大和村の山の中に、かつて福元盆地と呼ばれる場所があった。海岸沿いに道が無かった頃、大和村と宇検村を行き来するのに人々は山越えの道を歩いた。その旅路の途中、足を休めたのが福元盆地だったそうな。当時はこの場所に人家や宿屋もあったという。そして、旅人が疲れを癒した滝がマテリヤの滝だそうだ。マ・ティダ・ヌ・コモリ。当時の人々はこの滝をそう呼んだそうだ。木々が生い茂り昼間でも暗かったこの場所では、滝つぼの上からだけ光が射し、滝を照らしていたという。その様子が、「本当に美しい太陽の滝つぼ:マティダヌコモリ」だったので、それがなまって「マテリヤの滝」と呼ばれるようになったとか。

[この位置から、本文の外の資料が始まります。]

## config.mk

```make
export PLATFORM = sky130hd
export DESIGN_NAME = ifid_hazard_ctrl
export DESIGN_NICKNAME = d
export VERILOG_FILES = /design/src/rtl/ifid_hazard_ctrl.sv
export SDC_FILE = /design/constraint.sdc
export NUM_CORES = 1
export LEC_CHECK = 0
export BUFFER_PORTS_ARGS = -buffer_cell sky130_fd_sc_hd__buf_2
export CELL_PAD_IN_SITES_DETAIL_PLACEMENT = 0
export CELL_PAD_IN_SITES_GLOBAL_PLACEMENT = 2
export CORE_MARGIN = 8
export CORE_UTILIZATION = 27
export CTS_CLUSTER_SIZE = 12
export DETAILED_ROUTE_END_ITERATION = 12
export PLACE_DENSITY = 0.74
export SYNTH_ARGS = -nofsm -noshare
export SYNTH_HDL_FRONTEND = slang
export SYNTH_SLANG_ARGS = --single-unit
```

## constraint.sdc

```tcl
create_clock -name clk -period 1.8 [get_ports clk]
set_input_delay 0.18 -clock clk [delete_from_list [all_inputs] [get_ports clk]]
set_output_delay 0.18 -clock clk [all_outputs]
set_load 0.05 [all_outputs]
```

## src/rtl/ifid_hazard_ctrl.sv

```systemverilog
// IF/ID and PC pipeline control: sequences branch flushes, imem wait states and load-use stalls.
// Define HAZARD_PERF_CNT_EN to add wrapping hazard event counters.
module ifid_hazard_ctrl #(
  parameter int unsigned FLUSH_CYCLES = 1,
  parameter int unsigned IMEM_TIMEOUT = 64
) (
  input  logic        clk,
  input  logic        rst_n,
  input  logic        imem_ready,
  input  logic        id_valid,
  input  logic [4:0]  id_rs1,
  input  logic [4:0]  id_rs2,
  input  logic        id_uses_rs2,
  input  logic        ex_valid,
  input  logic        ex_memread,
  input  logic [4:0]  ex_rd,
  input  logic        branch_taken,
  output logic        pc_we,
  output logic        pc_sel,
  output logic        ifid_we,
  output logic        ifid_flush,
  output logic        idex_bubble,
  output logic        fetch_timeout,
  output logic [1:0]  ctrl_state
`ifdef HAZARD_PERF_CNT_EN
  ,
  output logic [31:0] perf_lu_stalls,
  output logic [31:0] perf_flushes,
  output logic [31:0] perf_imem_waits
`endif
);

  typedef enum logic [1:0] {
    ST_RUN       = 2'd0,
    ST_LU_STALL  = 2'd1,
    ST_FLUSH     = 2'd2,
    ST_IMEM_WAIT = 2'd3
  } state_e;

  // A single-cycle flush needs no FLUSH state: the branch cycle itself flushes IF/ID.
  localparam state_e     BR_STATE     = state_e'((FLUSH_CYCLES > 1) ? 2'd2 : 2'd0);
  localparam logic [2:0] BR_FLUSH_CNT = 3'(FLUSH_CYCLES - 1);
  localparam logic [7:0] TIMEOUT_CNT  = 8'(IMEM_TIMEOUT);

  state_e     state_r;
  state_e     state_nxt_s;
  logic [2:0] flush_cnt_r;
  logic [2:0] flush_cnt_nxt_s;
  logic [7:0] wait_cnt_r;
  logic [7:0] wait_cnt_nxt_s;
  logic       fetch_timeout_r;
  logic       timeout_nxt_s;

  logic       br_s;
  logic       lu_s;
  logic       lu_bubble_s;
  logic       pc_we_s;
  logic       pc_sel_s;
  logic       ifid_we_s;
  logic       ifid_flush_s;
  logic       idex_bubble_s;

  assign br_s = branch_taken & ex_valid;
  assign lu_s = id_valid & ex_valid & ex_memread & (ex_rd != 5'd0) &
                ((ex_rd == id_rs1) | (id_uses_rs2 & (ex_rd == id_rs2)));

  // Next-state, counter and pipeline-control decode; branch overrides every state.
  always_comb begin
    pc_we_s         = 1'b0;
    pc_sel_s        = 1'b0;
    ifid_we_s       = 1'b0;
    ifid_flush_s    = 1'b0;
    idex_bubble_s   = 1'b0;
    lu_bubble_s     = 1'b0;
    state_nxt_s     = state_r;
    flush_cnt_nxt_s = flush_cnt_r;
    wait_cnt_nxt_s  = wait_cnt_r;
    if (br_s) begin
      pc_we_s         = 1'b1;
      pc_sel_s        = 1'b1;
      ifid_flush_s    = 1'b1;
      idex_bubble_s   = 1'b1;
      state_nxt_s     = BR_STATE;
      flush_cnt_nxt_s = BR_FLUSH_CNT;
      wait_cnt_nxt_s  = 8'd0;
    end else begin
      case (state_r)
        ST_RUN, ST_LU_STALL: begin
          if (!imem_ready) begin
            ifid_flush_s   = 1'b1;
            state_nxt_s    = ST_IMEM_WAIT;
            wait_cnt_nxt_s = 8'd1;
          end else if ((state_r == ST_RUN) && lu_s) begin
            idex_bubble_s = 1'b1;
            lu_bubble_s   = 1'b1;
            state_nxt_s   = ST_LU_STALL;
          end else begin
            pc_we_s     = 1'b1;
            ifid_we_s   = 1'b1;
            state_nxt_s = ST_RUN;
          end
        end
        ST_FLUSH: begin
          ifid_flush_s = 1'b1;
          pc_we_s      = imem_ready;
          if (imem_ready) begin
            if (flush_cnt_r <= 3'd1) begin
              flush_cnt_nxt_s = 3'd0;
              state_nxt_s     = ST_RUN;
            end else begin
              flush_cnt_nxt_s = flush_cnt_r - 3'd1;
            end
          end else begin
            flush_cnt_nxt_s = flush_cnt_r;
          end
        end
        ST_IMEM_WAIT: begin
          if (!imem_ready) begin
            ifid_flush_s = 1'b1;
            if (wait_cnt_r != 8'hFF) begin
              wait_cnt_nxt_s = wait_cnt_r + 8'd1;
            end else begin
              wait_cnt_nxt_s = wait_cnt_r;
            end
          end else begin
            // ID holds a NOP here, so a load-use match is meaningless this cycle.
            pc_we_s        = 1'b1;
            ifid_we_s      = 1'b1;
            wait_cnt_nxt_s = 8'd0;
            state_nxt_s    = ST_RUN;
          end
        end
        default: begin
          ifid_flush_s    = 1'b1;
          idex_bubble_s   = 1'b1;
          state_nxt_s     = ST_RUN;
          flush_cnt_nxt_s = 3'd0;
          wait_cnt_nxt_s  = 8'd0;
        end
      endcase
    end
    // Wait count only reaches values >= 2 by incrementing inside IMEM_WAIT.
    timeout_nxt_s = fetch_timeout_r | (wait_cnt_nxt_s == TIMEOUT_CNT);
  end

  // FSM state, flush/wait counters and sticky timeout flag.
  always_ff @(posedge clk or negedge rst_n) begin
    if (!rst_n) begin
      state_r         <= ST_RUN;
      flush_cnt_r     <= 3'd0;
      wait_cnt_r      <= 8'd0;
      fetch_timeout_r <= 1'b0;
    end else begin
      state_r         <= state_nxt_s;
      flush_cnt_r     <= flush_cnt_nxt_s;
      wait_cnt_r      <= wait_cnt_nxt_s;
      fetch_timeout_r <= timeout_nxt_s;
    end
  end

  assign pc_we         = rst_n & pc_we_s;
  assign pc_sel        = rst_n & pc_sel_s;
  assign ifid_we       = rst_n & ifid_we_s;
  assign ifid_flush    = ~rst_n | ifid_flush_s;
  assign idex_bubble   = ~rst_n | idex_bubble_s;
  assign fetch_timeout = fetch_timeout_r;
  assign ctrl_state    = state_r;

`ifdef HAZARD_PERF_CNT_EN
  logic [31:0] perf_lu_r;
  logic [31:0] perf_br_r;
  logic [31:0] perf_wait_r;

  // Wrapping event counters for load-use bubbles, branches and imem wait cycles.
  always_ff @(posedge clk or negedge rst_n) begin
    if (!rst_n) begin
      perf_lu_r   <= 32'd0;
      perf_br_r   <= 32'd0;
      perf_wait_r <= 32'd0;
    end else begin
      perf_lu_r   <= perf_lu_r + {31'd0, lu_bubble_s};
      perf_br_r   <= perf_br_r + {31'd0, br_s};
      perf_wait_r <= perf_wait_r + {31'd0, (state_r == ST_IMEM_WAIT)};
    end
  end

  assign perf_lu_stalls  = perf_lu_r;
  assign perf_flushes    = perf_br_r;
  assign perf_imem_waits = perf_wait_r;
`endif

endmodule

```

==> out/metrics.cfg <==
[outcome]
violations=negative setup slack
status=finished with violations

[sta]
fin_ws_ps=-10.4
max_clock_freq_mhz=552
drv_slew=0
hold_viol=0
min_period_ps=1810
rsz0062_at_grt=true
slew_headroom=0.709
finalSetupViolCount=1
fin_worst_skew_ps=7.30
worst_pin_slew_ps=432
fin_crit_sh=1.01

[synth]
yosysSeqAreaShare=0.335
yosys.area_share.simple=0.240
synthXorXnorAreaFrac=0.0838
netlist_instances=116
synth_cell_types=41
ys_top_cells_by_count=14 x dfrtp_1, 10 x nand2_1, 10 x xnor2_1, 8 x nand3_1, 7 x o21ai_0
muxShareOfSynthArea=0.0287
synth_edf_count=0
synth-compound-area-share=0.248
synth_top_family_by_area=compound AO/OA/AOI/OAI gates
synthFlopType=dfrtp_1
synth_top_area_frac=0.335
synth_top_cell_by_area=dfrtp_1
netlist_area_sq_mm=0.00104
synth-adder-area-share=0.0359
ys_ff_latch=14
syn_nets=142
async_flop_share=1.00
yosysMostFrequentCell=dfrtp_1
synthTopCellsByArea=dfrtp_1 34%, xnor2_1 8.4%, nand3_1 3.8%
synth.yosys.warnings=0
syn_area_per_cell_sq_um=9.01

[cells_and_area]
fin_nets=198
antenna_cells=0
drive_gt1_frac=0.515
final_util=0.449
regArea_sq_um=357
fin_cells=219
fill_cells=368
area_growth_pct=58.4
multi_input_area_sq_um=815

[floorplanning]
die_h_microns=78.2
row_count=22
start_util=0.283
dieArea_sq_mm=0.00612
dieWidth_microns=78.2
core_area_sq_mm=0.00369
ios=31

[global_routing]
grt_pass1_wl_microns=5240
grt_pass1_vias=1172
overflow=0
grt_max_degree=12
gr-usage-all-layers=0.105
antenna_found_initial=0

[route]
drcViolationCount=0
dr.pass1.iters=4
vias_per_cell=5.21
first_iter_violations=48
drtAntennaViolNets=0
routed_wl_microns=3300
via_count=1140
post_drt_wl_per_cell_microns=15.1

[pwr]
p_leak_uw=0.000670
ir_drop_v=0.000211
p_per_area_mw_per_mm2=575

[critical_path]
reg2reg_from=wait_cnt_r[1]$_DFF_PN0_
reg2reg_slack_ps=-10
critPathCaptureType=flop
slowest_delay_ps=510
cp_cell_sequence=ha_4 -> or4_4 -> o311ai_2 -> o21bai_1 -> o41ai_2
r2r_end=fetch_timeout$_DFF_PN0_
cp.arrival_ps=1960
critPathLaunchType=flop
path_class=flop to flop
crit_fanout=2
worstPathRequired_ps=1950
r2r_cells=5
slowest_stage=or4_4

[clock_tree]
cts_tree=done
cts_max_level=1
clockBufferDepth=2
cts_root_buffer=clkbuf_8
cts_buffers=3
clock_sinks=14
clk_latency_ps=260
cts.clk_slew.worst_paths_ps=70

[place]
gp_congestion=0.789
io_buffers=30
placed_cells=208
place_hpwl_microns=2550

[flow_run]
max_cap_viol_count=0

[min_path]
hold_path.class=input port to async pin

 今は山道を通ることも少なくなったが、当時はこの滝がどれだけ多くの人の疲れを癒したことだろう。マングローブへと流れる住用川の清流でもある。旧「福元盆地」付近は、現在フォレストポリスという森林公園になった。フォレストポリスには、レジャー施設・アスレチック・広場・池・川・バンガロー・キャンプ場・ボードウォークと様々な施設がそろっている。また、ちょっと足を伸ばせば湯湾岳もすぐそこ。林道からは湯湾岳に連なる奄美中央部の山肌も感じることができる。